$N=1$ super Virasoro tensor categories
Thomas Creutzig, Robert McRae, Florencia Orosz Hunziker, Jinwei Yang
TL;DR
This work establishes a rigorous tensor-categorical framework for the universal N=1 super Virasoro vertex operator superalgebras at arbitrary central charge, proving that the category of $C_1$-cofinite modules is locally finite and carries a Huang–Lepowsky–Zhang braided tensor structure. For irrational NS-central charges $c^{\mathfrak{ns}}(t)$, the finite-length category is semisimple, rigid, and slightly degenerate with explicit fusion rules; at $c=3/2$ the category is rigid with simple objects realizing the same fusion as $\mathrm{Rep}\,\mathfrak{osp}(1|2)$, while for other rational $t$ a key simple module $\mathcal{S}_{2,2}$ is shown to be rigid and self-dual in almost all cases, suggesting rigidity of the full finite-length category for broad $t$. The rigidity of $\mathcal{S}_{2,2}$ is established via Zhu-bimodule techniques, evaluation/coevaluation maps, and a reduction to Virasoro correlators expressible through hypergeometric functions, with an explicit intrinsic dimension formula $\dim(\mathcal{S}_{2,2})=4\sin(\pi t/2)\sin(\pi t^{-1}/2)$ in the generic setting. These results generalize and parallel the Virasoro tensor-category program to the superconformal case, providing a foundation for Verlinde-type phenomena and potential connections to quantum groups and super-triplet/super-singlet theories. The paper also outlines conjectures and directions for extending rigidity and fusion analyses to broader rational central charges and Ramond/twisted sectors.
Abstract
We show that the category of $C_1$-cofinite modules for the universal $N=1$ super Virasoro vertex operator superalgebra $\mathcal{S}(c,0)$ at any central charge $c$ is locally finite and admits the vertex algebraic braided tensor category structure of Huang-Lepowsky-Zhang. For central charges $c^{\mathfrak{ns}}(t)=\frac{15}{2}-3(t+t^{-1})$ with $t\notin\mathbb{Q}$, we show that this tensor category is semisimple, rigid, and slightly degenerate, and we determine its fusion rules. For central charge $c^{\mathfrak{ns}}(1)=\frac{3}{2}$, we show that this tensor category is rigid and that its simple modules have the same fusion rules as $\mathrm{Rep}\,\mathfrak{osp}(1\vert 2)$, in agreement with earlier fusion rule calculations of Milas.
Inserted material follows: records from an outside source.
[config.mk]
export PLATFORM = sky130hd
export DESIGN_NAME = gci_irq_arbiter
export DESIGN_NICKNAME = d
export VERILOG_FILES = /design/src/rtl/gci_irq_arbiter.sv
export SDC_FILE = /design/constraint.sdc
export NUM_CORES = 1
export LEC_CHECK = 0
export CAP_MARGIN = 40
export CELL_PAD_IN_SITES_DETAIL_PLACEMENT = 2
export CELL_PAD_IN_SITES_GLOBAL_PLACEMENT = 2
export CORE_MARGIN = 2
export CORE_UTILIZATION = 32
export CTS_CLUSTER_SIZE = 16
export DETAILED_ROUTE_END_ITERATION = 8
export GPL_TIMING_DRIVEN = 0
export PLACE_DENSITY = 0.84
export SYNTH_ARGS = -nofsm -noshare
export SYNTH_HDL_FRONTEND = slang
export SYNTH_SLANG_ARGS = --single-unit
[constraint.sdc]
create_clock -name iCLOCK -period 3.1 [get_ports iCLOCK]
set_clock_uncertainty 0.05 [all_clocks]
set_input_delay 0.775 -clock iCLOCK [delete_from_list [all_inputs] [get_ports iCLOCK]]
set_output_delay 0.775 -clock iCLOCK [all_outputs]
set_load 0.05 [all_outputs]
[src/rtl/gci_irq_arbiter.sv]
// Purpose : shares the master IRQ channel among four GCI nodes. The highest priority wins; ties go round-robin.
// Latency : an eligible request seen in IDLE raises oMASTER_IRQ_REQ one cycle later. The node ACK pulse follows master ACK by one cycle.
// Backpress: iMASTER_IRQ_BUSY blocks new arbitration and holds a pending REQ. It also marks every node busy.
//
// Ports:
//   iCLOCK, iRESET                 clock, asynchronous active-high reset
//   iNODE_INFO_VALID[3:0]          per-node init complete (invalid nodes never win)
//   iNODE_IRQ_REQ[3:0]             per-node level IRQ request
//   iNODE_PRIORITY0..3[7:0]        per-node priority, larger wins
//   oNODE_IRQ_ACK[3:0]             one-hot acknowledge pulse to the granted node
//   oNODE_IRQ_BUSY[3:0]            per-node busy, blocks new IRQ capture in the node
//   oMASTER_IRQ_REQ/NUM/PRIORITY   request presented to the master
//   iMASTER_IRQ_ACK/BUSY/DONE      master accept, master busy, service-complete pulse
//   oTIMEOUT_ERR                   sticky SERVICE-timeout flag
module gci_irq_arbiter #(
  parameter logic [15:0] TIMEOUT_CYCLE = 16'hFFFF,
  parameter logic [1:0]  DEFAULT_LAST  = 2'h3
) (
  input  logic       iCLOCK,
  input  logic       iRESET,
  input  logic [3:0] iNODE_INFO_VALID,
  input  logic [3:0] iNODE_IRQ_REQ,
  input  logic [7:0] iNODE_PRIORITY0,
  input  logic [7:0] iNODE_PRIORITY1,
  input  logic [7:0] iNODE_PRIORITY2,
  input  logic [7:0] iNODE_PRIORITY3,
  output logic [3:0] oNODE_IRQ_ACK,
  output logic [3:0] oNODE_IRQ_BUSY,
  output logic       oMASTER_IRQ_REQ,
  output logic [1:0] oMASTER_IRQ_NUM,
  output logic [7:0] oMASTER_IRQ_PRIORITY,
  input  logic       iMASTER_IRQ_ACK,
  input  logic       iMASTER_IRQ_BUSY,
  input  logic       iMASTER_IRQ_DONE,
  output logic       oTIMEOUT_ERR
);

  typedef enum logic [1:0] {ST_IDLE, ST_REQ, ST_SERVICE, ST_HOLD} state_t;

  state_t      state_q, state_d;
  logic [1:0]  grant_q, grant_d;
  logic [1:0]  last_q, last_d;
  logic [7:0]  prio_q, prio_d;
  logic [15:0] cnt_q, cnt_d;
  logic [3:0]  ack_q, ack_d;
  logic        terr_q, terr_d;

  logic [7:0]  pri [4];
  logic [3:0]  eligible;
  logic [7:0]  max_pri;
  logic [1:0]  scan_idx;
  logic [1:0]  win_idx;
  logic        win_found;

  assign pri[0]   = iNODE_PRIORITY0;
  assign pri[1]   = iNODE_PRIORITY1;
  assign pri[2]   = iNODE_PRIORITY2;
  assign pri[3]   = iNODE_PRIORITY3;
  assign eligible = iNODE_INFO_VALID & iNODE_IRQ_REQ;

  // Winner: the highest priority among eligible nodes. Ties are broken by scanning
  // from the node after the last one serviced.
  always_comb begin
    max_pri   = '0;
    scan_idx  = '0;
    win_idx   = '0;
    win_found = 1'b0;
    for (int i = 0; i < 4; i++) begin
      if (eligible[i] && (pri[i] > max_pri)) max_pri = pri[i];
    end
    for (int k = 1; k <= 4; k++) begin
      scan_idx = last_q + k[1:0];
      if (!win_found && eligible[scan_idx] && (pri[scan_idx] == max_pri)) begin
        win_idx   = scan_idx;
        win_found = 1'b1;
      end
    end
  end

  always_comb begin
    state_d = state_q;
    grant_d = grant_q;
    last_d  = last_q;
    prio_d  = prio_q;
    cnt_d   = cnt_q;
    ack_d   = '0;
    terr_d  = terr_q;
    case (state_q)
      ST_IDLE: begin
        if (!iMASTER_IRQ_BUSY && win_found) begin
          grant_d = win_idx;
          prio_d  = pri[win_idx];
          state_d = ST_REQ;
        end
      end
      ST_REQ: begin
        // ACK wins over a simultaneous withdrawal. Master busy simply holds this state.
        if (iMASTER_IRQ_ACK) begin
          ack_d[grant_q] = 1'b1;
          cnt_d          = '0;
          state_d        = ST_SERVICE;
        end else if (!eligible[grant_q]) begin
          state_d = ST_IDLE;
        end
      end
      ST_SERVICE: begin
        if (cnt_q != 16'hFFFF) cnt_d = cnt_q + 16'd1;
        if (iMASTER_IRQ_DONE) begin
          last_d  = grant_q;
          state_d = ST_HOLD;
        end else if (cnt_q == TIMEOUT_CYCLE) begin
          terr_d  = 1'b1;
          last_d  = grant_q;
          state_d = ST_HOLD;
        end
      end
      ST_HOLD: begin
        // One spare cycle lets the serviced node drop its level request.
        state_d = ST_IDLE;
      end
      default: state_d = ST_IDLE;
    endcase
  end

  always_ff @(posedge iCLOCK or posedge iRESET) begin
    if (iRESET) begin
      state_q <= ST_IDLE;
      grant_q <= '0;
      last_q  <= DEFAULT_LAST;
      prio_q  <= '0;
      cnt_q   <= '0;
      ack_q   <= '0;
      terr_q  <= 1'b0;
    end else begin
      state_q <= state_d;
      grant_q <= grant_d;
      last_q  <= last_d;
      prio_q  <= prio_d;
      cnt_q   <= cnt_d;
      ack_q   <= ack_d;
      terr_q  <= terr_d;
    end
  end

  always_comb begin
    oNODE_IRQ_BUSY = '0;
    for (int i = 0; i < 4; i++) begin
      oNODE_IRQ_BUSY[i] = iMASTER_IRQ_BUSY | ((state_q != ST_IDLE) && (grant_q != 2'(i)));
    end
  end

  assign oMASTER_IRQ_REQ      = (state_q == ST_REQ);
  assign oMASTER_IRQ_NUM      = grant_q;
  assign oMASTER_IRQ_PRIORITY = prio_q;
  assign oNODE_IRQ_ACK        = ack_q;
  assign oTIMEOUT_ERR         = terr_q;

endmodule

==> qor.yml <==
synthesis:
  ys_seq_elements: 35
  yosys.cell_types.count: 70
  synth_seq_area_share: 0.156
  postSynthNetCount: 723
  netlist_top_cells_count: "67 x xnor2_1, 61 x nand2_1, 44 x nor2_1, 34 x inv_1, 34 x o21ai_0"
  syn_inst: 650
  syn_area_per_cell_um2: 8.68
  netlist_top_cells_area: "dfrtp_1 15%, xnor2_1 10%, mux4_2 6.4%"
  async_reset_ff_frac: 1.00
  synthesis.area_mm2: 0.00564
  yosysWarningCount: 0
  synth-edff-count: 0
  synth_top_area_frac: 0.146
  synth_ff_type: "dfrtp_1"
  yosys.area.top_type: "dfrtp_1"
  synth_most_common_cell: "xnor2_1"
worst_hold_path:
  hold_path_depth: 1
  holdPathEnd: "oTIMEOUT_ERR"
  hp-class: "reg2reg"
  min-delay-start: "oTIMEOUT_ERR"
power_and_ir_drop:
  power_frac_clock: 0.147
  leakage_nw: 3.07
  p_per_area_mw_per_mm2: 422
  p_int_mw: 1.71
  p_sw_mw: 1.72
  comb_power_share: 0.679
  irDropWorstVdd_v: 0.000454
  p_seq_frac: 0.173
  p_sw_frac: 0.501
clock_tree:
  cts_tree: "done"
  clock_sinks: 35
  ctsHtreeMaxLevel: 2
  cts_buffer_depth: 2
  clock_latency_ns: 0.28
  clk_pin_slew_worst_paths_ns: 0.06
  cts_buffers: 5
  root_buffer: "clkbuf_16"
  cts-hold-fix-buffers: 0
routing:
  drt_first_pass_iters: 6
  drt-initial-drc-count: 631
  ant_nets: 0
  drt-total-wl_um: 29500
  drt-wirelength-per-cell_um: 29.4
  viasPerCell: 6.19
  drc: 0
  vias: 6210
timing:
  layout_setup_ws_ns: -4.08
  setup_viol: 12
  max_slew_margin: 0.311
  hold_viol: 0
  fmax_mhz: 139
  drv_slew: 0
  layout_min_cycle_time_ns: 7.18
  timing.final.crit_share: 2.32
  rsz0062_at_grt: "true"
  worst_slew_pin_slew_ns: 1.02
setup_path:
  slowest_stage: "o221ai_4"
  end_kind: "register"
  critPathMaxFanout: 8
  critical_path.most_common_cell: "buf_4"
  r2r_slack_ns: -1.57
  startpoint_type: "input port"
  required_ns: 3.25
  slowest_delay_ns: 0.44
  reg2reg_depth: 17
  r2r_start: "last_q[1]"
  arrival_ns: 7.34
  path_class: "in2reg"
  rr_endpoint: "oMASTER_IRQ_PRIORITY[0]"
finish:
  finish.utilization: 0.470
  final_net_count: 850
  fin_area_mm2: 0.00813
  insertedDiodeCount: 0
  area_growth_pct: 44.0
  drive_gt1_frac: 0.398
global_routing:
  grt_pass1_wl_um: 40400
  grt_use_met1: 0.315
  grt_max_degree: 22
  grt_overflow: 0
  met3_usage: 0.0352
  antenna_found_initial: 0
  grt_pass1_vias: 6846
  grt_util_met2: 0.537
  grtUsageTotal: 0.288
  grt-busiest-layer: "met2"
placement:
  io_buffers: 62
  placed_area_mm2: 0.00682
  place_hpwl_um: 18800
  gp_congestion: 0.934
floorplanning:
  die_h_um: 137
  start_util: 0.326
  core_area_mm2: 0.0173
  die_x_um: 137
  io_pins: 65
  rows: 48
  dieArea_mm2: 0.0187
outcome:
  status: "finished with violations"
  violations: "setup timing"
job:
  cap_violations: 0
-- power groups by stage --
stage          logic (mW)  registers [mW]  clock network, mW
2_1_floorplan        1.14           0.760                  0
3_3_place_gp         1.81           0.591                  0
3_5_place_dp         1.92           0.600                  0
4_1_cts              2.11           0.594              0.510
5_1_grt              2.43           0.605              0.531
6_report             2.33           0.594              0.505
-- worst max-delay path: cells and delay by family --
| family | cells | cell delay, ns |
|---|---|---|
| fa+ha+maj | 3 | 0.82 |
| compound gates | 12 | 2.45 |
| simple gates | 7 | 1.10 |
| mux | 2 | 0.53 |
| buf+inv | 8 | 1.63 |
-- state kept, by name, summed over array words and instances, names as in the netlist, named ones only --
register / flops
cnt_q: 16
last_q: 2
oNODE_IRQ_ACK: 4
oMASTER_IRQ_NUM: 2
oMASTER_IRQ_PRIORITY: 8
state_q: 1
oTIMEOUT_ERR: 1
-- metrics by stage --
step | setup TNS (ns) | power (mW) | std cells | setup WS (ns) | hold WS, ns
2_1_floorplan | -40.36 | 1.90 | 650 | -3.42 | 0.436
3_3_place_gp | -60.47 | 2.40 | 937 | -5.10 | 0.419
3_5_place_dp | -63.88 | 2.52 | 938 | -5.38 | 0.462
4_1_cts | -44.70 | 3.21 | 987 | -3.82 | 0.475
5_1_grt | -49.45 | 3.56 | 1003 | -4.21 | 0.490
6_report | -47.86 | 3.43 | 1003 | -4.08 | 0.468
-- timing repair --
action	4_1_cts	5_1_grt
pin swaps	54	40
gates cloned	4	0
gates resized for setup	142	68
endpoints found under the hold margin	0	0
setup buffers	38	16
setup endpoints to repair	13	14
-- layout make-up --
cell class,count,area (um2)
clock buffers,5,125
well taps,225,282
repair buffers,121,1150
clock inverters,3,20.0
inverters,36,135
plain buffers,45,373
fillers,1824,9170
multi-input cells,533,5160
flip-flops and latches,35,878
-- cell families after synthesis --
logic type | Yosys count | share of synthesized area
xor gates and xnor gates | 99 | 0.154
buffers and inverters | 82 | 0.0761
muxes | 70 | 0.188
DFF | 35 | 0.156
adders and majority gates | 28 | 0.0621
and+or+nand+nor | 177 | 0.151
AOI/OAI and AO/OA | 159 | 0.213
-- per-layer routing --
layer | routed length, um | vias up
li1 | - | 2617
met1 | 11000 | 3196
met2 | 15300 | 300
met3 | 1450 | 97
met4 | 1730 | 0
met5 | 0 | -
-- layout by cell type, fill, tap and decap left out, types with 9 or more instances in the layout --
cell type	synthesis	layout
dfrtp_1	33	33
nand3_1	15	10
ha_1	28	16
ha_4	0	12
buf_6	7	19
mux2i_1	16	15
mux2_2	23	18
nand4_1	9	9
nor2_1	44	38
o21ai_0	34	23
xor2_1	32	32
clkdlybuf4s50_1	0	42
a21oi_1	24	14
mux4_2	16	16
xnor2_1	67	67
nand2_1	61	47
a211oi_2	8	23
mux2_4	4	9
inv_1	34	32
buf_4	3	51
buf_2	18	12
-- how the worst max path moves through the flow --
stage | start | endpoint | cells after the start
2_1_floorplan | iNODE_INFO_VALID[0] | oMASTER_IRQ_PRIORITY[2] | 33
3_3_place_gp | iNODE_INFO_VALID[0] | oMASTER_IRQ_NUM[0] | 28
3_5_place_dp | iNODE_INFO_VALID[0] | oMASTER_IRQ_NUM[1] | 28
4_1_cts | iNODE_IRQ_REQ[0] | oMASTER_IRQ_PRIORITY[4] | 34
5_1_grt | iNODE_PRIORITY0[3] | oMASTER_IRQ_PRIORITY[7] | 34
6_report | iNODE_PRIORITY0[3] | oMASTER_IRQ_PRIORITY[0] | 32
Note: power is estimated with default switching activity, not from simulation.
Finally, for the remaining central charges $c^{\mathfrak{ns}}(t)$ with $t\in \mathbb{Q}^\times$, we show that the simple $\mathcal{S}(c^{\mathfrak{ns}}(t),0)$-module $\mathcal{S}_{2,2}$ of lowest conformal weight $h^{\mathfrak{ns}}_{2,2}(t)=\frac{3(t-1)^2}{8t}$ is rigid and self-dual, except possibly when $t^{\pm 1}$ is a negative integer or when $c^{\mathfrak{ns}}(t)$ is the central charge of a rational $N=1$ superconformal minimal model. As $\mathcal{S}_{2,2}$ is expected to generate the category of $C_1$-cofinite $\mathcal{S}(c^{\mathfrak{ns}}(t),0)$-modules under fusion, rigidity of $\mathcal{S}_{2,2}$ is the first key step to proving rigidity of this category for general $t\in\mathbb{Q}^\times$.